BEGIN Working data
[src/rtl/writeback_pkg.sv]
// Shared definitions for the memory-to-writeback bundle and the writeback FSM.
// The memory stage builds W_in with pack_bundle so both ends agree on field positions.
package writeback_pkg;

    localparam int W_WIDTH        = 39;
    localparam int DATA_W         = 16;
    localparam int REG_W          = 4;

    localparam int ALU_LSB        = 23;
    localparam int MEM_LSB        = 7;
    localparam int WR_REG_LSB     = 3;
    localparam int HALT_BIT       = 2;
    localparam int REG_WRITE_BIT  = 1;
    localparam int MEM_TO_REG_BIT = 0;

    typedef enum logic {
        RUN    = 1'b0,
        HALTED = 1'b1
    } wb_state_e;

    function automatic logic [W_WIDTH-1:0] pack_bundle(
        input logic [DATA_W-1:0] alu_result,
        input logic [DATA_W-1:0] mem_data,
        input logic [REG_W-1:0]  wr_reg,
        input logic              halt,
        input logic              reg_write,
        input logic              mem_to_reg
    );
        logic [W_WIDTH-1:0] bundle;
        bundle                          = '0;
        bundle[ALU_LSB +: DATA_W]       = alu_result;
        bundle[MEM_LSB +: DATA_W]       = mem_data;
        bundle[WR_REG_LSB +: REG_W]     = wr_reg;
        bundle[HALT_BIT]                = halt;
        bundle[REG_WRITE_BIT]           = reg_write;
        bundle[MEM_TO_REG_BIT]          = mem_to_reg;
        return bundle;
    endfunction

endpackage

[src/rtl/writeback_sat_counter16.sv]
// 16-bit counter that sticks at all-ones instead of wrapping; synchronous reset.
module sat_counter16 (
    input  logic        clk_i,
    input  logic        rst_i,
    input  logic        inc_i,
    output logic [15:0] count_o
);

    logic [15:0] count_q;
    logic [15:0] count_d;

    always_comb begin
        count_d = count_q;
        if (inc_i && (count_q != 16'hFFFF)) begin
            count_d = count_q + 16'd1;
        end
    end

    always_ff @(posedge clk_i) begin
        if (rst_i) begin
            count_q <= 16'h0000;
        end else begin
            count_q <= count_d;
        end
    end

    assign count_o = count_q;

endmodule

[src/rtl/writeback.sv]
// Writeback stage: M/W pipeline register, register-file write port, write-before-read
// bypass, halt FSM and retired-instruction counter.
module writeback
    import writeback_pkg::*;
(
    input  logic               clk,
    input  logic               rst,
    input  logic [W_WIDTH-1:0] W_in,
    input  logic               W_valid,
    input  logic [REG_W-1:0]   rd_reg1,
    input  logic [REG_W-1:0]   rd_reg2,
    input  logic [DATA_W-1:0]  rf_rdata1,
    input  logic [DATA_W-1:0]  rf_rdata2,
    output logic               rf_wr_en,
    output logic [REG_W-1:0]   rf_wr_reg,
    output logic [DATA_W-1:0]  rf_wr_data,
    output logic [DATA_W-1:0]  byp_rdata1,
    output logic [DATA_W-1:0]  byp_rdata2,
    output logic               halted,
    output logic [DATA_W-1:0]  retired
);

    logic [W_WIDTH-1:0] entry_q;
    logic               valid_q;
    wb_state_e          state_q;
    wb_state_e          state_d;

    logic               entryHalt;
    logic               entryRegWrite;
    logic               entryMemToReg;
    logic               inRun;
    logic               bypEn;

    assign entryHalt     = entry_q[HALT_BIT];
    assign entryRegWrite = entry_q[REG_WRITE_BIT];
    assign entryMemToReg = entry_q[MEM_TO_REG_BIT];
    assign inRun         = (state_q == RUN);

    // Once halted the register freezes so the stalled pipeline cannot retire anything.
    always_ff @(posedge clk) begin
        if (rst) begin
            entry_q <= '0;
            valid_q <= 1'b0;
            state_q <= RUN;
        end else begin
            state_q <= state_d;
            if (inRun) begin
                entry_q <= W_in;
                valid_q <= W_valid;
            end
        end
    end

    always_comb begin
        state_d = state_q;
        if (inRun && valid_q && entryHalt) begin
            state_d = HALTED;
        end
    end

    assign rf_wr_reg  = entry_q[WR_REG_LSB +: REG_W];
    assign rf_wr_data = entryMemToReg ? entry_q[MEM_LSB +: DATA_W]
                                      : entry_q[ALU_LSB +: DATA_W];
    assign rf_wr_en   = valid_q & entryRegWrite & ~entryHalt
                      & (rf_wr_reg != '0) & inRun;

    // Bypass is masked during reset so raw register-file data always passes through.
    assign bypEn      = rf_wr_en & ~rst;
    assign byp_rdata1 = (bypEn && (rd_reg1 == rf_wr_reg)) ? rf_wr_data : rf_rdata1;
    assign byp_rdata2 = (bypEn && (rd_reg2 == rf_wr_reg)) ? rf_wr_data : rf_rdata2;

    assign halted     = (state_q == HALTED);

    sat_counter16 u_retired (
        .clk_i   (clk),
        .rst_i   (rst),
        .inc_i   (inRun & valid_q),
        .count_o (retired)
    );

endmodule

[config.mk]
export PLATFORM = sky130hd
export DESIGN_NAME = writeback
export DESIGN_NICKNAME = d
export VERILOG_FILES = /design/src/rtl/writeback_pkg.sv /design/src/rtl/writeback_sat_counter16.sv /design/src/rtl/writeback.sv
export SDC_FILE = /design/constraint.sdc
export NUM_CORES = 1
export LEC_CHECK = 0
export ABC_CLOCK_PERIOD_IN_PS = 2250
export BUFFER_PORTS_ARGS = -buffer_cell sky130_fd_sc_hd__buf_2
export CELL_PAD_IN_SITES_DETAIL_PLACEMENT = 0
export CELL_PAD_IN_SITES_GLOBAL_PLACEMENT = 1
export CORE_ASPECT_RATIO = 0.5
export CORE_MARGIN = 2
export CORE_UTILIZATION = 34
export DETAILED_ROUTE_END_ITERATION = 6
export GPL_ROUTABILITY_DRIVEN = 1
export PLACE_DENSITY_LB_ADDON = 0.1
export SLEW_MARGIN = 20
export SYNTH_ARGS = -nofsm -noshare
export SYNTH_HDL_FRONTEND = slang
export SYNTH_HIERARCHICAL = 1
export SYNTH_SLANG_ARGS = --single-unit
[constraint.sdc]
create_clock -name clk -period 2.25 [get_ports clk]
set_clock_uncertainty 0.15 [all_clocks]
set_input_delay 0 -clock clk [delete_from_list [all_inputs] [get_ports clk]]
set_output_delay 0 -clock clk [all_outputs]
set_load 0.03 [all_outputs]
==> reports/results.txt <==
switching part of the total: 25.8%
core area: 0.00883 sq mm
initial antenna violation count: 0
Initial Util: 35.4%
Area after DPL: 0.00395 sq mm
Setup crit start kind: register
grt ovf: 0
chip height: 71.8 um
Antenna diodes: 0
overall routing resource usage: 17.5%
Syn Std Cell Area: 0.00313 sq mm
Post-synth EDFFs: 0
die width: 140 um
FILL cells: 835
Crit. End Element: primary output
CP most frequent cell: nor4_4
cells on worst reg2reg path: 5
vias in the first global route: 2,993
Crit Path Max Fanout: 16
GP Congestion: 0.784
final hold viol count: 0
slowest stage delay, CP: 370 ps
most common cell in the netlist: dfxtp_1
Tmin final: 2220 ps
post-synth cell types: 39
CTS H-Tree Depth: 3
number of max-cap violations: 0
post-synthesis async set-or-reset flop share: 0%
I/O pin count: 152
clock power share: 43.9%
first-pass GRT wire length: 14,000 um
largest net degree at the start of global routing: 59
status: finished clean
Setup-failing EPs final: 0
drt first pass iters: 4
yosys warns: 6
Min-Delay Path Class: in2reg
WHS Endpoint: u_retired/count_o[4]$_SDFFE_PP0P_
VDD IR max: 0.370 mV
Skew-Pair Late Insertion Delay: 320 ps
row cnt: 24
Critical R2R Capture: u_retired/count_o[11]$_SDFFE_PP0P_
fin crit share: 98.8%
Setup CP Type: reg2out
reg2reg setup slack: 180 ps
Final Core Density: 54.9%
fin. max-slew vios: 0
Internal: 2190 uW
worst-margin pin slew: 684 ps
leading area contributor after synthesis: dfxtp_1
RSZ-0062 raised after global routing: true
DRC errors left: 0
WP data arrival: 2070 ps
Slowest cell on crit path: nor4_4
maximum clock path buffer count: 2
main flop type after synthesis: dfxtp_1
post-synthesis sequential area ratio: 36.5%
Leakage: 0.00226 uW
Reg-to-Reg Start: u_retired/count_o[0]$_SDFFE_PP0P_
Synth area leaders: dfxtp_1, mux2i_1, mux2_2
CP Cell Sequence: nor4_4 -> nor4_4 -> buf_4 -> nand2_4 -> buf_12 -> mux2_2 -> buf_2
routed vias/inst: 4.86
sw power: 761 uW
Comb power frac: 19.0%
number of port buffers: 151
pre-CTS setup slack: 218 ps
area grow syn2layout: 54.8%
Die ar.: 0.0100 sq mm
Commonest cells post-synth: dfxtp_1, nor2_1, mux2i_1
hold depth: 3
Final Routed Wirelength: 8710 um
vias post-DR: 3,000
routed len/inst: 14.1 um
FMAX: 450 MHz
Post-Syn Instances: 306
Clk Tree Root Cell: clkbuf_16
CTS tree: built
CTS buffer count: 9
synthesized area per cell: 10.2 sq um
CTS clock-pin slew for the worst setup and hold paths: 50 ps
net count after synthesis: 389
nets@finish: 578
cell family with most CP delay: simple AND/OR/NAND/NOR gates
hold_sp: rst
PD cells: 610 mW/mm^2
clock sinks: 57
relative slew slack: 53.8%
area share of the leading cell type in the synthesized netlist: 36.5%
cell area after layout: 0.00484 sq mm
Flop pwr share: 37.1%
Routed Antenna Nets: 0
Seq cells post-synth: 57
final worst setup slack: 27.7 ps
initial drt markers: 56
CP Buf/Inv Count: 3
fraction of layout cells with a size suffix above 1: 47.6%
post-DP HPWL: 6150 um
required time worst endpoint: 2100 ps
END Working data
◆ **Work item**:
Leave out every line above except those from the line with "localparam int DATA_W" up to and including the line with "bundle[WR_REG_LSB +: REG_W]", and copy those exactly.

◆ **Written response**:
    localparam int DATA_W         = 16;
    localparam int REG_W          = 4;

    localparam int ALU_LSB        = 23;
    localparam int MEM_LSB        = 7;
    localparam int WR_REG_LSB     = 3;
    localparam int HALT_BIT       = 2;
    localparam int REG_WRITE_BIT  = 1;
    localparam int MEM_TO_REG_BIT = 0;

    typedef enum logic {
        RUN    = 1'b0,
        HALTED = 1'b1
    } wb_state_e;

    function automatic logic [W_WIDTH-1:0] pack_bundle(
        input logic [DATA_W-1:0] alu_result,
        input logic [DATA_W-1:0] mem_data,
        input logic [REG_W-1:0]  wr_reg,
        input logic              halt,
        input logic              reg_write,
        input logic              mem_to_reg
    );
        logic [W_WIDTH-1:0] bundle;
        bundle                          = '0;
        bundle[ALU_LSB +: DATA_W]       = alu_result;
        bundle[MEM_LSB +: DATA_W]       = mem_data;
        bundle[WR_REG_LSB +: REG_W]     = wr_reg;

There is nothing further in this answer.